Now, to mask a ship's thermal radiation signature you need to both alter its apparent temperature and reduce the intensity of its glow. The temperature of the ship is roughly constant (if the crew is to survive). However, the glow associated with high temperature can be blocked by wrapping the ship in some kind of shrouding layer of material or (in soft SF) some kind of exotic force field.

Once this is done, the enemy cannot directly observe the ship's temperature- all it can observe is the surface temperature of the shroud! If the shroud is well designed and has the correct properties, then this may result in them concluding that they're not looking at a ship at all, or even not realizing there's anything TO look at if they're not carefully observing and cataloguing all anomalies.

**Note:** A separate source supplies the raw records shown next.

$ cat src/rtl/fetch_pkg.sv
// fetch_pkg: shared entry type and PC step for the fetch buffer
package fetch_pkg;
  localparam int FETCH_ADDR_W = 32;
  localparam int FETCH_WORD_SIZE = 4;
  localparam logic [FETCH_ADDR_W-1:0] PC_INC = FETCH_ADDR_W'(FETCH_WORD_SIZE);
  typedef struct packed {
    logic [FETCH_ADDR_W-1:0]      pc;
    logic [FETCH_WORD_SIZE*8-1:0] instr;
  } fetch_entry_t;
endpackage

$ cat src/rtl/fetch_buf_ram.sv
// fetch_buf_ram: entry storage, one write port, asynchronous read at the head
module fetch_buf_ram
  import fetch_pkg::*;
#(
  parameter int DEPTH = 8
) (
  input  logic                     clk,
  input  logic                     we,
  input  logic [$clog2(DEPTH)-1:0] waddr,
  input  fetch_entry_t             wdata,
  input  logic [$clog2(DEPTH)-1:0] raddr,
  output fetch_entry_t             rdata
);
  fetch_entry_t mem_q [DEPTH];
  always_ff @(posedge clk)
    if (we) mem_q[waddr] <= wdata;
  assign rdata = mem_q[raddr];
endmodule

$ cat src/rtl/fetch_buffer.sv
// fetch_buffer: in-order PC-tagged instruction buffer with credit-based fetch stall.
// Define FETCH_BUF_BYPASS_EN for a same-cycle fill-to-decode path when empty.
module fetch_buffer
  import fetch_pkg::*;
#(
  parameter int                     ADDR_WIDTH = FETCH_ADDR_W,
  parameter int                     WORD_SIZE  = FETCH_WORD_SIZE,
  parameter int                     DEPTH      = 8,
  parameter logic [ADDR_WIDTH-1:0]  RESET_PC   = '0
) (
  input  logic                       clk,
  input  logic                       reset,
  input  logic                       req_issue,
  output logic                       fetch_stall,
  input  logic                       fill_valid,
  input  logic [WORD_SIZE*8-1:0]     fill_data,
  input  logic                       flush,
  input  logic [ADDR_WIDTH-1:0]      flush_pc,
  output logic                       dec_valid,
  input  logic                       dec_ready,
  output logic [WORD_SIZE*8-1:0]     dec_instr,
  output logic [ADDR_WIDTH-1:0]      dec_pc,
  output logic [$clog2(DEPTH):0]     occupancy
);
  localparam int PW = $clog2(DEPTH);
  localparam int CW = PW + 2;
  logic [PW-1:0] head_q, head_d, tail_q, tail_d;
  logic [PW:0] occ_q, occ_d;
  logic [CW-1:0] out_q, out_d, drop_q, drop_d, live;
  logic [ADDR_WIDTH-1:0] npc_q, npc_d;
  logic empty, accept, byp, push, pop;
  fetch_entry_t head_e;
  fetch_buf_ram #(.DEPTH(DEPTH)) u_ram (
    .clk  (clk),
    .we   (push),
    .waddr(tail_q),
    .wdata('{pc: npc_q, instr: fill_data}),
    .raddr(head_q),
    .rdata(head_e)
  );
  always_comb begin
    empty = occ_q == '0;
    live = out_q - drop_q;
    fetch_stall = CW'(occ_q) + live >= CW'(DEPTH);
    accept = fill_valid && drop_q == '0 && !flush;
`ifdef FETCH_BUF_BYPASS_EN
    byp = empty && accept;
`else
    byp = 1'b0;
`endif
    dec_valid = !empty || byp;
    dec_pc = byp ? npc_q : head_e.pc;
    dec_instr = byp ? fill_data : head_e.instr;
    pop = !empty && dec_ready && !flush;
    push = accept && !(byp && dec_ready);
    occ_d = flush ? '0 : occ_q + (PW+1)'(push) - (PW+1)'(pop);
    head_d = flush ? '0 : head_q + PW'(pop);
    tail_d = flush ? '0 : tail_q + PW'(push);
    out_d = out_q + CW'(req_issue) - CW'(fill_valid);
    // reads issued in the flush cycle are folded into the discard count
    drop_d = flush ? out_d : (fill_valid && drop_q != '0) ? drop_q - CW'(1) : drop_q;
    npc_d = flush ? flush_pc : accept ? npc_q + PC_INC : npc_q;
    occupancy = occ_q;
  end
  always_ff @(posedge clk) begin
    if (reset) begin
      head_q <= '0;
      tail_q <= '0;
      occ_q  <= '0;
      out_q  <= '0;
      drop_q <= '0;
      npc_q  <= RESET_PC;
    end else begin
      head_q <= head_d;
      tail_q <= tail_d;
      occ_q  <= occ_d;
      out_q  <= out_d;
      drop_q <= drop_d;
      npc_q  <= npc_d;
    end
  end
  always_ff @(posedge clk) begin
    if (!reset) begin
      assert (!(req_issue && fetch_stall)) else $error("fetch issued while stalled");
      assert (!(fill_valid && out_q == '0)) else $error("fill with no read outstanding");
    end
  end
endmodule

$ cat config.mk
export PLATFORM = sky130hd
export DESIGN_NAME = fetch_buffer
export DESIGN_NICKNAME = d
export VERILOG_FILES = /design/src/rtl/fetch_pkg.sv /design/src/rtl/fetch_buf_ram.sv /design/src/rtl/fetch_buffer.sv
export SDC_FILE = /design/constraint.sdc
export NUM_CORES = 1
export LEC_CHECK = 0
export CAP_MARGIN = 30
export CORE_ASPECT_RATIO = 2
export CORE_MARGIN = 10
export CORE_UTILIZATION = 63
export CTS_CLUSTER_DIAMETER = 30
export DETAILED_ROUTE_END_ITERATION = 10
export PLACE_DENSITY = 0.87
export SLEW_MARGIN = 20
export SYNTH_ARGS = -nofsm -noshare
export SYNTH_HDL_FRONTEND = slang
export SYNTH_SLANG_ARGS = --single-unit
export TNS_END_PERCENT = 20
$ cat constraint.sdc
create_clock -name clk -period 22.5 [get_ports clk]
set_input_delay 4.5 -clock clk [delete_from_list [all_inputs] [get_ports clk]]
set_output_delay 4.5 -clock clk [all_outputs]
set_load 0.02 [all_outputs]
==> src/rtl/egr_mim_rd_sched_if.sv <==
// Requester-side and MIM-side read request signals of egr_mim_rd_sched.
// master: requesters/MIM model; slave: the scheduler itself.
interface egr_mim_rd_sched_if #(
    parameter int N_REQ  = 4,
    parameter int ADDR_W = 20
);
    localparam int ID_W = $clog2(N_REQ);

    logic [N_REQ-1:0]        req_valid;
    logic [N_REQ*ADDR_W-1:0] req_addr;
    logic [N_REQ-1:0]        req_ready;
    logic                    mim_rd_req_valid;
    logic [ADDR_W-1:0]       mim_rd_req_addr;
    logic [ID_W-1:0]         mim_rd_req_id;
    logic                    mim_rd_req_ready;
    logic                    mim_rd_rsp_valid;

    modport master (
        output req_valid, req_addr, mim_rd_req_ready, mim_rd_rsp_valid,
        input  req_ready, mim_rd_req_valid, mim_rd_req_addr, mim_rd_req_id
    );

    modport slave (
        input  req_valid, req_addr, mim_rd_req_ready, mim_rd_rsp_valid,
        output req_ready, mim_rd_req_valid, mim_rd_req_addr, mim_rd_req_id
    );
endinterface

==> src/rtl/egr_mim_rd_sched.sv <==
// Credit-limited round-robin scheduler for N_REQ requesters onto one MIM read port.
// Optional macro EGR_MIM_RD_SCHED_PRIO_EN gives requester 0 strict priority.
module egr_mim_rd_sched #(
    parameter int N_REQ     = 4,
    parameter int ADDR_W    = 20,
    parameter int MAX_OUTST = 8,
    localparam int ID_W     = $clog2(N_REQ),
    localparam int CNT_W    = $clog2(MAX_OUTST + 1)
) (
    input  logic               clk,
    input  logic               arst_n,
    egr_mim_rd_sched_if.slave  bus,
    input  logic               cfg_en,
    input  logic [CNT_W-1:0]   cfg_credit_max,
    output logic [CNT_W-1:0]   outstanding,
    output logic               idle
);
    localparam logic [1:0] ST_IDLE  = 2'd0;
    localparam logic [1:0] ST_RUN   = 2'd1;
    localparam logic [1:0] ST_DRAIN = 2'd2;

    logic [1:0]        state_q, state_d;
    logic [ID_W-1:0]   rr_ptr_q, rr_ptr_d;
    logic              hold_valid_q, hold_valid_d;
    logic [ADDR_W-1:0] hold_addr_q, hold_addr_d;
    logic [ID_W-1:0]   hold_id_q, hold_id_d;
    logic [CNT_W-1:0]  outst_q, outst_d;

    logic [CNT_W-1:0]  eff_limit;
    logic [CNT_W:0]    in_flight;
    logic              accept, out_free, can_grant, grant;
    logic              gnt_found, rr_upd;
    logic [ID_W-1:0]   gnt_idx, cand;
    logic              rsp_dec;

    // Credit gate: a held-but-unaccepted request already consumes a credit.
    always_comb begin
        eff_limit = (cfg_credit_max > CNT_W'(MAX_OUTST)) ? CNT_W'(MAX_OUTST) : cfg_credit_max;
        accept    = hold_valid_q & bus.mim_rd_req_ready;
        out_free  = ~hold_valid_q | bus.mim_rd_req_ready;
        in_flight = {1'b0, outst_q} + (CNT_W+1)'(hold_valid_q);
        can_grant = (state_q == ST_RUN) && out_free && (in_flight < {1'b0, eff_limit});
    end

    // Walk from farthest to nearest so the requester right after rr_ptr wins.
    always_comb begin
        // NOTE: every always_comb output gets a default first, so no path infers a latch.
        gnt_found = 1'b0;
        gnt_idx   = '0;
        cand      = '0;
        rr_upd    = 1'b1;
        for (int k = N_REQ; k >= 1; k--) begin
            cand = ID_W'((int'(rr_ptr_q) + k) % N_REQ);
            if (bus.req_valid[cand]) begin
                gnt_found = 1'b1;
                gnt_idx   = cand;
            end
        end
`ifdef EGR_MIM_RD_SCHED_PRIO_EN
        if (bus.req_valid[0]) begin
            gnt_found = 1'b1;
            gnt_idx   = '0;
            rr_upd    = 1'b0;
        end
`endif
        grant         = can_grant & gnt_found;
        bus.req_ready = '0;
        if (grant) bus.req_ready[gnt_idx] = 1'b1;
    end

    always_comb begin
        hold_valid_d = hold_valid_q;
        hold_addr_d  = hold_addr_q;
        hold_id_d    = hold_id_q;
        rr_ptr_d     = rr_ptr_q;
        if (grant) begin
            hold_valid_d = 1'b1;
            hold_addr_d  = bus.req_addr[gnt_idx*ADDR_W +: ADDR_W];
            hold_id_d    = gnt_idx;
            if (rr_upd) rr_ptr_d = gnt_idx;
        end else if (accept) begin
            hold_valid_d = 1'b0;
        end

        rsp_dec = bus.mim_rd_rsp_valid && (outst_q != '0);
        case ({accept, rsp_dec})
            2'b10:   outst_d = outst_q + 1'b1;
            2'b01:   outst_d = outst_q - 1'b1;
            default: outst_d = outst_q;
        endcase

        state_d = state_q;
        case (state_q)
            ST_IDLE:  if (cfg_en) state_d = ST_RUN;
            ST_RUN:   if (!cfg_en) state_d = ST_DRAIN;
            ST_DRAIN: begin
                if (cfg_en)                                 state_d = ST_RUN;
                else if (outst_q == '0 && !hold_valid_q)   state_d = ST_IDLE;
            end
            default:  state_d = ST_IDLE;
        endcase
    end

    // NOTE: sequential state uses non-blocking assignments so all flops update together.
    always_ff @(posedge clk or negedge arst_n) begin
        if (!arst_n) begin
            state_q      <= ST_IDLE;
            rr_ptr_q     <= ID_W'(N_REQ - 1);
            hold_valid_q <= 1'b0;
            hold_addr_q  <= '0;
            hold_id_q    <= '0;
            outst_q      <= '0;
        end else begin
            state_q      <= state_d;
            rr_ptr_q     <= rr_ptr_d;
            hold_valid_q <= hold_valid_d;
            hold_addr_q  <= hold_addr_d;
            hold_id_q    <= hold_id_d;
            outst_q      <= outst_d;
        end
    end

    assign bus.mim_rd_req_valid = hold_valid_q;
    assign bus.mim_rd_req_addr  = hold_addr_q;
    assign bus.mim_rd_req_id    = hold_id_q;
    assign outstanding          = outst_q;
    assign idle                 = (state_q == ST_IDLE);
endmodule
==> src/flat_wrapper.sv <==
// flat-port wrapper written by rule: the top's interface ports become plain ports
module egr_mim_rd_sched_flat 
#(
    parameter int N_REQ     = 4,
    parameter int ADDR_W    = 20,
    parameter int MAX_OUTST = 8,
    localparam int ID_W     = $clog2(N_REQ),
    localparam int CNT_W    = $clog2(MAX_OUTST + 1)
)
  (clk, arst_n, cfg_en, cfg_credit_max, outstanding, idle, bus_req_valid, bus_req_addr, bus_mim_rd_req_ready, bus_mim_rd_rsp_valid, bus_req_ready, bus_mim_rd_req_valid, bus_mim_rd_req_addr, bus_mim_rd_req_id);
  egr_mim_rd_sched_if #(.N_REQ(N_REQ), .ADDR_W(ADDR_W)) bus_i ();
  input  logic clk;
  input  logic arst_n;
  input  logic cfg_en;
  input  logic [CNT_W-1:0] cfg_credit_max;
  output logic [CNT_W-1:0] outstanding;
  output logic idle;
  input wire logic [$bits(bus_i.req_valid)-1:0] bus_req_valid;
  input wire logic [$bits(bus_i.req_addr)-1:0] bus_req_addr;
  input wire logic [$bits(bus_i.mim_rd_req_ready)-1:0] bus_mim_rd_req_ready;
  input wire logic [$bits(bus_i.mim_rd_rsp_valid)-1:0] bus_mim_rd_rsp_valid;
  output wire logic [$bits(bus_i.req_ready)-1:0] bus_req_ready;
  output wire logic [$bits(bus_i.mim_rd_req_valid)-1:0] bus_mim_rd_req_valid;
  output wire logic [$bits(bus_i.mim_rd_req_addr)-1:0] bus_mim_rd_req_addr;
  output wire logic [$bits(bus_i.mim_rd_req_id)-1:0] bus_mim_rd_req_id;
  assign bus_i.req_valid = bus_req_valid;
  assign bus_i.req_addr = bus_req_addr;
  assign bus_i.mim_rd_req_ready = bus_mim_rd_req_ready;
  assign bus_i.mim_rd_rsp_valid = bus_mim_rd_rsp_valid;
  assign bus_req_ready = bus_i.req_ready;
  assign bus_mim_rd_req_valid = bus_i.mim_rd_req_valid;
  assign bus_mim_rd_req_addr = bus_i.mim_rd_req_addr;
  assign bus_mim_rd_req_id = bus_i.mim_rd_req_id;
  egr_mim_rd_sched #(.N_REQ(N_REQ), .ADDR_W(ADDR_W), .MAX_OUTST(MAX_OUTST)) u_core (.clk(clk), .arst_n(arst_n), .bus(bus_i), .cfg_en(cfg_en), .cfg_credit_max(cfg_credit_max), .outstanding(outstanding), .idle(idle));
endmodule
==> config.mk <==
export PLATFORM = sky130hd
export DESIGN_NAME = egr_mim_rd_sched_flat
export DESIGN_NICKNAME = d
export VERILOG_FILES = /design/src/rtl/egr_mim_rd_sched_if.sv /design/src/rtl/egr_mim_rd_sched.sv /design/src/flat_wrapper.sv
export SDC_FILE = /design/constraint.sdc
export NUM_CORES = 1
export LEC_CHECK = 0
export BUFFER_PORTS_ARGS = -buffer_cell sky130_fd_sc_hd__buf_4
export CAP_MARGIN = 20
export CORE_MARGIN = 10
export CORE_UTILIZATION = 45
export DETAILED_ROUTE_END_ITERATION = 8
export PLACE_DENSITY = 0.86
export SETUP_SLACK_MARGIN = 0.2
export SLEW_MARGIN = 20
export SYNTH_ARGS = -nofsm -noshare
export SYNTH_HDL_FRONTEND = slang
export SYNTH_SLANG_ARGS = --single-unit
export TNS_END_PERCENT = 5
==> constraint.sdc <==
create_clock -name clk -period 4.7 [get_ports clk]
set_clock_uncertainty 0.15 [all_clocks]
set_input_delay 1.41 -clock clk [delete_from_list [all_inputs] [get_ports clk]]
set_output_delay 1.41 -clock clk [all_outputs]
set_load 0.02 [all_outputs]
Yosys cells after proc, flatten, opt, wreduce, memory -nomap -nowiden
Index checks and enable logic that the tools add are counted.
{ "op_classes": {"eq_ne": 7, "order_cmp": 8, "reduce_logical": 12, "n_mul": 1, "bitwise": 4, "n_addsub": 7, "div_mod_pow": 0, "mux": 28, "shifts": 1} }
{ "ops": {"columns": ["cell", "n"], "rows": [
  ["indexed part select 80 x 8 -> 20 bit", 1],
  ["two-way mux 2 bit", 8],
  ["< comparator 2 x 3 -> 1 bit (second input constant)", 5],
  ["two-way mux 1 bit", 11],
  ["binary-select mux 1 bit (select 2 bit)", 4],
  ["two-way mux 4 bit", 2],
  ["one-hot mux 4 bit (2 select lines)", 1],
  ["one-hot mux 2 bit (3 select lines)", 1],
  ["adder 4 x 1 -> 5 bit", 1],
  ["logical AND 1 bit", 5],
  ["< comparator 5 x 4 -> 1 bit", 1],
  ["multiplier 2 x 3 -> 5 bit (second input constant)", 1],
  ["adder 2 x 1 -> 2 bit (second input constant)", 2],
  ["adder 2 bit (second input constant)", 2],
  ["adder 4 x 1 -> 4 bit (second input constant)", 1],
  ["== test 2 x 1 -> 1 bit (second input constant)", 2],
  ["== test 2 bit (second input constant)", 2],
  ["> comparator 4 bit (second input constant)", 1],
  ["logical NOT 4 bit", 1],
  ["inequality test 2 bit (second input constant)", 2],
  ["nonzero test 2 bit", 2],
  ["nonzero test 4 bit", 1],
  ["subtractor 4 x 1 -> 4 bit (second input constant)", 1],
  ["inequality test 3 x 2 -> 1 bit (second input constant)", 1],
  ["8 further kinds", 9]
]} }
{ "totals": {"latch_bits": 0, "mem_bits_ro": 0, "memories": 0, "input_bits": 93, "elab_cells": 74, "ff_bits": 31, "ram_bits": 0} }

Depth between registers and ports, before layout
Gate-level depths: netlist (run 1).
{ "logic_depth": {"word_depth": 12, "ltp_mapped": 10, "mapped_depth_nobuf": 9} }

Worst setup path before layout (run 1)
OpenSTA, ideal clock, no wires.
{ "synth_path": {"kind": "input-to-output", "start": "input port cfg_credit_max[3]", "end": "output port bus_req_ready[2]", "cell_stages": 10, "arrival_ns": 3.047, "required_ns": 3.140, "slack_ns": 0.093, "path_buffers": 2, "path_cell_list": "inv_1 -> nand2_1 -> ha_1 -> or4b_1 -> o2111ai_1 -> and3_4 -> nand2b_2 -> buf_6 -> buf_6 -> nor2_1"} }
{ "synth_between": {"elab_chain_len": 6} }
{ "synth_rtl": {"columns": ["item", "line", "text"], "rows": [
  ["start: declaration", "flat_wrapper.sv:15", "input logic [CNT_W-1:0] cfg_credit_max;"],
  ["> comparator 4 bit", "egr_mim_rd_sched.sv:38", "eff_limit = (cfg_credit_max > CNT_W'(MAX_OUTST)) ? CNT_W'(MAX_OUTST) : cfg_credit_max;"],
  ["two-way mux 4 bit *", "egr_mim_rd_sched.sv:38", null],
  ["< comparator 5 x 4 -> 1 bit *", "egr_mim_rd_sched.sv:42", "can_grant = (state_q == ST_RUN) && out_free && (in_flight < {1'b0, eff_limit});"],
  ["logical AND 1 bit *", "egr_mim_rd_sched.sv:42", null],
  ["AND 1 bit *", "egr_mim_rd_sched.sv:66", "grant = can_grant & gnt_found;"],
  ["two-way mux 4 bit *", "egr_mim_rd_sched.sv:68", "if (grant) bus.req_ready[gnt_idx] = 1'b1;"],
  ["end: declaration", "flat_wrapper.sv:22", "output wire logic [$bits(bus_i.req_ready)-1:0] bus_req_ready;"]
]} }
Every way passes the cells marked *; elsewhere a longest branch is shown, timed or not.

Worst setup path after layout (run 1)
Ends and elaborated chain as after synthesis.

==> flow_metrics.tcl, run 1 <==
set metrics [dict create \
    yosysWarnings 0 \
    placementRows 26 \
    clk_transition_reported_paths_ns 0.06 \
    cts.htree.levels 2 \
    netlist_area_um2 2310 \
    slew_headroom_pct 71.1 \
    synthTopCellsByArea "sky130_fd_sc_hd__dfrtp_1 31%, sky130_fd_sc_hd__o21ai_0 10%, sky130_fd_sc_hd__o221a_1 8.8%, sky130_fd_sc_hd__inv_1 7.5%, sky130_fd_sc_hd__mux2_2 6.3%" \
    clk_root_buffer_cell "sky130_fd_sc_hd__clkbuf_8" \
    holdPathEnd "u_core.bus.mim_rd_req_id[0]" \
    finish.net_count 484 \
    seq_area_frac_synth_pct 33.7 \
    cpMostUsedCell "sky130_fd_sc_hd__buf_6" \
    irDropWorstVdd_mv 0.470 \
    syn_avg_cell_area_um2 8.92 \
    place_congestion 0.799 \
    timing.final.crit_period_ns 4.47 \
    grt_usage_pct 17.4 \
    outcome "completed" \
    setup.reg_to_reg.worst_slack_ns 1.67 \
    tightestPinTransition_ns 0.434 \
    initial_utilization_pct 45.8 \
    crit_type "input port to primary output" \
    worstPathCellList "buf_6 -> inv_4 -> nand2_4 -> ha_4 -> or4b_4 -> o2111ai_2 -> and3_4 -> nand2b_4 -> nor2_4 -> buf_6" \
    port-buffer-count 124 \
    timing_max_transition_violations_final 0 \
    ys.flop_type "sky130_fd_sc_hd__dfrtp_1" \
    worst-path-max-fanout 5 \
    rsz0062_at_grt "false" \
    synth_async_sr_flop_share_pct 100 \
    synth.ff_latch_count 31 \
    grt_antenna_before_repair 0 \
    postLayoutCellArea_um2 3470 \
    holdCritPathClass "register to register" \
    maxCapViolCount 0 \
    worst_path_dominant_cell_family "simple AND/OR/NAND/NOR gates" \
    via_count_of_the_first_global_routing_pass 2454 \
    antenna_left 0 \
    final_wl_mm 7.53 \
    syn_inst 259 \
    fp.dieH_um 91.6 \
    cts_sinks 31 \
    grt_pass1_wl_mm 12.2 \
    number_of_detailed_routing_iterations_run_before_antenna_repair 4 \
    crit_required_ns 3.14 \
    tritoncts_clock_tree "done" \
    standard_cell_area_after_detailed_placement_um2 3280 \
    area_delta_synth_final_pct 50.4 \
    cpMaxStageDelayCell "sky130_fd_sc_hd__or4b_4" \
    placeable_core_region_um2 5040 \
    synth_cell_types 38 \
    cts_buffer_depth 2 \
    post_synth_edffs 0 \
    hold_path_startpoint "u_core.bus.mim_rd_req_id[0]" \
    grt_start_max_net_pins 42 \
    critPathCaptureType "primary output" \
    worstReg2RegStart "u_core.outstanding[0]" \
    num-fill-cells 414 \
    die_width_um 91.6 \
    detail_route.drc_violations 0 \
    max_freq_ghz 0.224 \
    num_antenna_cells 0 \
    i_o_pin_count 125 \
    cp.arrival_ns 2.91 \
    synth_top_cells_by_count "46 x sky130_fd_sc_hd__inv_1, 46 x sky130_fd_sc_hd__o21ai_0, 29 x sky130_fd_sc_hd__dfrtp_1" \
    post-synth-top-area-cell "sky130_fd_sc_hd__dfrtp_1" \
    power-per-cell-area_nw_per_um2 571 \
    routedWlPerCell_um 16.6 \
    drt-initial-drc-count 89 \
    regToRegEndpoint "u_core.bus.mim_rd_req_addr[15]" \
    post_synthesis_net_count 361 \
    path_depth 10 \
    detail_route.vias_per_cell 4.94 \
    netlist.area_leader.share_pct 31.4 \
    dp_hpwl_mm 5.81 \
    layout.core_utilization_pct 68.9 \
    timing_hold_violations_final 0 \
    reg2reg_depth 10 \
    finalSetupTns_ns 0 \
    cts_inserted_buffers 5 \
    worstSetupStartpointType "input port" \
    critical_path_buf_inv_count 3 \
    share_of_post_route_cells_with_drive_strength_above_1_pct 49.6 \
    p_leak_nw 1.72 \
    cpPeakStageDelay_ns 0.47 \
    worst_skew_late_latency_ns 0.27 \
    globalRoute.totalOverflow 0 \
    setup-violations-final 0 \
    vias 2236 \
    die-area_um2 8400 \
    final_worst_path_period_share_pct 95.2 \
    hold_depth 1 \
]
-- cell usage in the layout (no fill, tap or decap), drive strengths merged --
master / instances
o21a: 3
fa: 1
buf: 132
a21boi: 1
nor2: 7
clkbuf: 8
o21ai: 46
dfstp: 2
mux2: 20
a21oi: 3
and2: 1
a21o: 2
or4b: 1
xor2: 3
or3: 1
nor2b: 4
nor3: 2
o221a: 20
nand3: 1
nand2: 7
a2111oi: 1
ha: 8
a32oi: 1
and3: 3
xnor2: 3
or2: 21
nand2b: 4
o2111ai: 1
dfrtp: 29
inv: 46
or4: 1
-- state kept, by name, indices dropped and copies added, names as in the netlist --
signal and flops:
u_core.bus.mim_rd_req_addr 20, u_core.bus.mim_rd_req_id 2, u_core.bus.mim_rd_req_valid 1, u_core.outstanding 4, u_core.rr_ptr_q 2, u_core.state_q 2
-- metal layers --
layer,global-route usage [%],wire length [um]
met1,19.8,3150
met2,30.8,3860
met3,4.81,408
met4,5.09,104
met5,0,0
-- how the worst max path moves through the flow --
stage / start / endpoint / slack [ns]
3_5_place_dp: cfg_credit_max[3] / bus_req_ready[2] / 0.09
2_1_floorplan: cfg_credit_max[3] / bus_req_ready[2] / 0.18
6_report: cfg_credit_max[3] / bus_req_ready[2] / 0.23
4_1_cts: cfg_credit_max[3] / bus_req_ready[2] / 0.17
3_3_place_gp: cfg_credit_max[3] / bus_req_ready[2] / 0.19
5_1_grt: cfg_credit_max[3] / bus_req_ready[2] / 0.20
-- per-stage QoR --
| step | instances | setup WS [ns] | hold slack, ns | total power [mW] |
|---|---|---|---|---|
| 2_1_floorplan | 259 | 0.183 | 0.310 | 1.28 |
| 3_3_place_gp | 443 | 0.188 | 0.321 | 1.66 |
| 3_5_place_dp | 443 | 0.0895 | 0.332 | 1.70 |
| 4_1_cts | 452 | 0.171 | 0.346 | 1.97 |
| 5_1_grt | 453 | 0.199 | 0.373 | 2.13 |
| 6_report | 453 | 0.226 | 0.344 | 1.98 |
-- power breakdown --
part,internal (mW),switching [mW]
registers,0.403,0.0950
clock network,0.134,0.0955
logic,0.620,0.637
-- cell type report --
cell class	count	area, um^2	share of cell area [%]
clock buffer	8	100	2.88
inverter	46	175	5.04
multi-input combinational	166	1320	38.1
sequential	31	778	22.4
tap	70	87.6	2.52
timing repair buffer	132	1010	29.1
-- kinds of logic (layout without fill, tap and decap cells) --
family	Yosys count	count (layout)	synth area share, %
compound gates	78	78	23.5
xor+xnor	6	6	2.28
fa+ha+maj	9	9	5.20
buf+inv	62	186	11.9
flops	31	31	33.7
mux	20	20	9.75
simple gates	53	53	13.7
-- what timing repair did --
action                                  CTS  global route
gates resized for setup                  14             6
hold buffers                              0             0
endpoints found under the setup margin    4             4
pin swaps                                 5             3
buffers inserted                          1             1
Power figures use the tool's default switching activity.
==> run 2: changes to the inputs <==
- ABC_AREA: not set -> 1
- CORE_UTILIZATION: 45 -> 46
- MAX_ROUTING_LAYER: not set -> met4
- PLACE_DENSITY: 0.86 -> 0.87
- REMOVE_ABC_BUFFERS: not set -> 1
==> run 2 against run 1 <==
  * Critical path depth increased by 4
  * Sequential share of layout area increased by 0.26 points
  * Combinational power increased by 56%
  * Flip-flop and latch count is the same
  * Fmax grew 2.4%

If the shrouding layer is designed properly (in particular if it is large and has great surface area), then this also serves the purpose of decreasing the intensity of the ship's radiations- because the same amount of power is now divided up among a greater surface area, and is therefore less intense. A power source that looks extremely bright and obvious when floating uncovered in space will be far less obvious when its emissions are coming from a scattered irregular area several kilometers across!

...

Again, you are taking half of a concept that is correct. Unfortunately, half of a correct concept is still wrong.

When speaking of thermodynamics "heat" is a specific term that isn't strictly the same as what we mean by "heat" in ordinary life. Thermodynamic heat is a special category of energy. The other category of energy is "work".

So "work" is energy that can be used (i.e., it's at disequilibrium), "heat" is energy that can't be used (i.e. it is close to equilibrium).

So yes, black holes have thermodynamic heat.

And yes, black holes aren't hot in the way that we find a frying pan hot.
Suffice to say that the problem is that I am communicating these ideas in such a way that you do not become aware that I have the same kind of knowledge you do.

My point has been that black holes have a temperature, obey the laws of thermodynamics and so on... but do NOT emit electromagnetic radiation into their surroundings the way a hot object made out of atoms would.

I would ask you the courtesy of being willing to allow for the fact that I used "heat them up" in my previous post to you, instead of a more precise Vulcanish phrase like "cause the external thermal emissions of the black hole to increase perceptibly, or cause the temperature of the black hole to increase by a significant degree." I think you will find that everything I said accords with the correct understanding of black holes, at least as well as someone whose graduate physics education stopped at a master's obtained working on particle beams can reasonably be expected to.

The CREW are energy intensive systems. LIFE SUPPORT is an energy intensive system. Compared to the cold of space, anything that sustains humanoid life on it will look like a hot coal.
I could, without too much trouble, design a ship that has a 'hot' crew compartment to sustain life, but which has a 'cold' outer surface. It wouldn't look much like a Star Trek ship, but then I wouldn't be using force field manipulation and whatnot.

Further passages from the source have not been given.